El chico puso cara de aburrimiento.

—¿Por diez minutos? Nada.

Sereno hizo un gesto de espanto.

—¿Diez minutos? —dijo—. ¿Nada más que diez minutos?

—Nada más.

Sereno volvió a mirar la pieza y trató de recuperar aquella cosa.

—¿Y entonces? —dijo de golpe.

—Y entonces nada —el chico se rió—. Ya ves que soy honesto. No acepto que te pierdas por tan poco.

—¿Poco? —dijo Sereno.

El chico hizo una mueca burlona.

—Imaginate —dijo—. ¿Qué se puede hacer en diez minutos?

—¿Poco? —repitió Sereno, como si ni la burla ni las palabras del chico pudieran importarle ya—. ¿Poco toda mi vida? Toda mi vida, ¿te das cuenta? —aferró la mano del chico—. Vamos —dijo.

El chico liberó su mano.

—No —dijo—, no acepto.

Sereno acercó su cara a la del chico y lo miró con furia.

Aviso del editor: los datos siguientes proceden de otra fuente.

[src/rtl/axi_rd_arbiter.sv]
// Round-robin arbiter sharing one AXI read channel between instruction fetch and data load.
// Optional RD_ERR_STICKY_EN adds a sticky read-error flag (rd_err) and the grant that first hit it (rd_err_id).
module axi_rd_arbiter #(
  parameter int ID_WIDTH   = 13,
  parameter int ADDR_WIDTH = 64,
  parameter int DATA_WIDTH = 64
) (
  input  logic                  clk,
  input  logic                  reset,
  input  logic                  i_req_valid,
  output logic                  i_req_ready,
  input  logic [ADDR_WIDTH-1:0] i_req_addr,
  input  logic [7:0]            i_req_len,
  output logic                  i_rsp_valid,
  input  logic                  i_rsp_ready,
  output logic [DATA_WIDTH-1:0] i_rsp_data,
  output logic                  i_rsp_last,
  input  logic                  d_req_valid,
  output logic                  d_req_ready,
  input  logic [ADDR_WIDTH-1:0] d_req_addr,
  input  logic [7:0]            d_req_len,
  input  logic [2:0]            d_req_size,
  output logic                  d_rsp_valid,
  input  logic                  d_rsp_ready,
  output logic [DATA_WIDTH-1:0] d_rsp_data,
  output logic                  d_rsp_last,
  output logic [ID_WIDTH-1:0]   m_axi_arid,
  output logic [ADDR_WIDTH-1:0] m_axi_araddr,
  output logic [7:0]            m_axi_arlen,
  output logic [2:0]            m_axi_arsize,
  output logic [1:0]            m_axi_arburst,
  output logic                  m_axi_arlock,
  output logic [3:0]            m_axi_arcache,
  output logic [2:0]            m_axi_arprot,
  output logic                  m_axi_arvalid,
  input  logic                  m_axi_arready,
  input  logic [ID_WIDTH-1:0]   m_axi_rid,
  input  logic [DATA_WIDTH-1:0] m_axi_rdata,
  input  logic [1:0]            m_axi_rresp,
  input  logic                  m_axi_rlast,
  input  logic                  m_axi_rvalid,
  output logic                  m_axi_rready
`ifdef RD_ERR_STICKY_EN
  ,
  output logic                  rd_err,
  output logic                  rd_err_id
`endif
);

  localparam logic [1:0] IDLE = 2'd0;
  localparam logic [1:0] ADDR = 2'd1;
  localparam logic [1:0] DATA = 2'd2;
  localparam logic       GNT_I = 1'b0;
  localparam logic       GNT_D = 1'b1;

  logic [1:0] state;
  logic       grant, last_grant;
  logic       win_d, take, r_fire;

  // Load wins when alone or when fetch had the previous burst.
  assign win_d  = d_req_valid & (~i_req_valid | (last_grant == GNT_I));
  assign take   = (state == IDLE) & reset & (i_req_valid | d_req_valid);
  assign r_fire = (state == DATA) & m_axi_rvalid & m_axi_rready;

  assign i_req_ready = take & ~win_d;
  assign d_req_ready = take & win_d;

  assign m_axi_rready = (state == DATA) & ((grant == GNT_D) ? d_rsp_ready : i_rsp_ready);
  assign i_rsp_valid  = (state == DATA) & (grant == GNT_I) & m_axi_rvalid;
  assign d_rsp_valid  = (state == DATA) & (grant == GNT_D) & m_axi_rvalid;
  assign i_rsp_data   = m_axi_rdata;
  assign d_rsp_data   = m_axi_rdata;
  assign i_rsp_last   = m_axi_rlast;
  assign d_rsp_last   = m_axi_rlast;
  assign m_axi_arlock = 1'b0;

  always_ff @(posedge clk) begin
    if (!reset) begin
      state         <= IDLE;
      grant         <= GNT_I;
      last_grant    <= GNT_D;
      m_axi_arid    <= '0;
      m_axi_araddr  <= '0;
      m_axi_arlen   <= '0;
      m_axi_arsize  <= '0;
      m_axi_arburst <= '0;
      m_axi_arcache <= '0;
      m_axi_arprot  <= '0;
      m_axi_arvalid <= 1'b0;
    end else begin
      case (state)
        IDLE: if (take) begin
          grant         <= win_d;
          m_axi_arid    <= {{(ID_WIDTH-1){1'b0}}, win_d};
          m_axi_araddr  <= win_d ? d_req_addr : i_req_addr;
          m_axi_arlen   <= win_d ? d_req_len : i_req_len;
          m_axi_arsize  <= win_d ? d_req_size : 3'b011;
          m_axi_arburst <= win_d ? 2'b01 : 2'b10;
          m_axi_arcache <= 4'b0011;
          m_axi_arprot  <= win_d ? 3'b000 : 3'b100;
          m_axi_arvalid <= 1'b1;
          state         <= ADDR;
        end
        ADDR: if (m_axi_arready) begin
          m_axi_arvalid <= 1'b0;
          state         <= DATA;
        end
        DATA: if (r_fire && m_axi_rlast) begin
          last_grant <= grant;
          state      <= IDLE;
        end
        default: state <= IDLE;
      endcase
    end
  end

  // Single outstanding burst, so the returned ID carries no information.
  logic unused_rid;
  assign unused_rid = ^m_axi_rid;

`ifdef RD_ERR_STICKY_EN
  always_ff @(posedge clk) begin
    if (!reset) begin
      rd_err    <= 1'b0;
      rd_err_id <= 1'b0;
    end else if (r_fire && (m_axi_rresp != 2'b00) && !rd_err) begin
      rd_err    <= 1'b1;
      rd_err_id <= grant;
    end
  end
`else
  logic unused_rresp;
  assign unused_rresp = ^m_axi_rresp;
`endif

endmodule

—¿Quién? —dijo—. ¿Quién es el que no acepta acá? Yo —se tocó el pecho—. Yo acepto. Vamos.

Antes de que el chico dijera nada más. Sereno hizo un intento enloquecido, cayó dos veces, y al fin se levantó. Tomó al chico de la mano.

—Vamos —volvió a decir.

Tres minutos después, cuando el padre Marcial llegó, encontró la pieza vacía. El misterio no se le reveló hasta las seis de la mañana, cuando Lucas el quintero, y la casera, vinieron a buscarlo y le contaron el lamentable suceso. Lucas se rascó repetidas veces la cabeza y dijo que no se explicaba aquello. Contó que poco después de las dos de la mañana lo despertaron algunos ruidos en la quinta; se asomó a la ventana y vio a los chicos. Dos chicos. Dos ladrones de fruta, dijo; estaban trepados al peral y le pareció que se reían. Lo último que vio fue el corazón de una pera cruzando el aire. Después sopló un viento frío que lo hizo tiritar; fue adentro a buscar un abrigo y cuando volvió los chicos no estaban.

Lucas volvió a rascarse la cabeza.

—Lo que no entiendo —dijo— es cómo el viejo pudo oírlos. Y más que nada levantarse.

El viejo estaba muerto, tirado bajo el peral. Guiñaba un ojo. El ojo abierto daba la incómoda impresión de estar riéndose. El padre Marcial se agachó y trató, por primera vez, de cerrarlo.

El entierro fue esa misma tarde. A la noche, el padre Marcial rezó por su pobre alma. Después dejó de preocuparse. Tenía verdadera fe en que, dentro del sepulcro, el bueno de Sereno habría podido al fin cerrar su ojito reidor, y descansar en paz.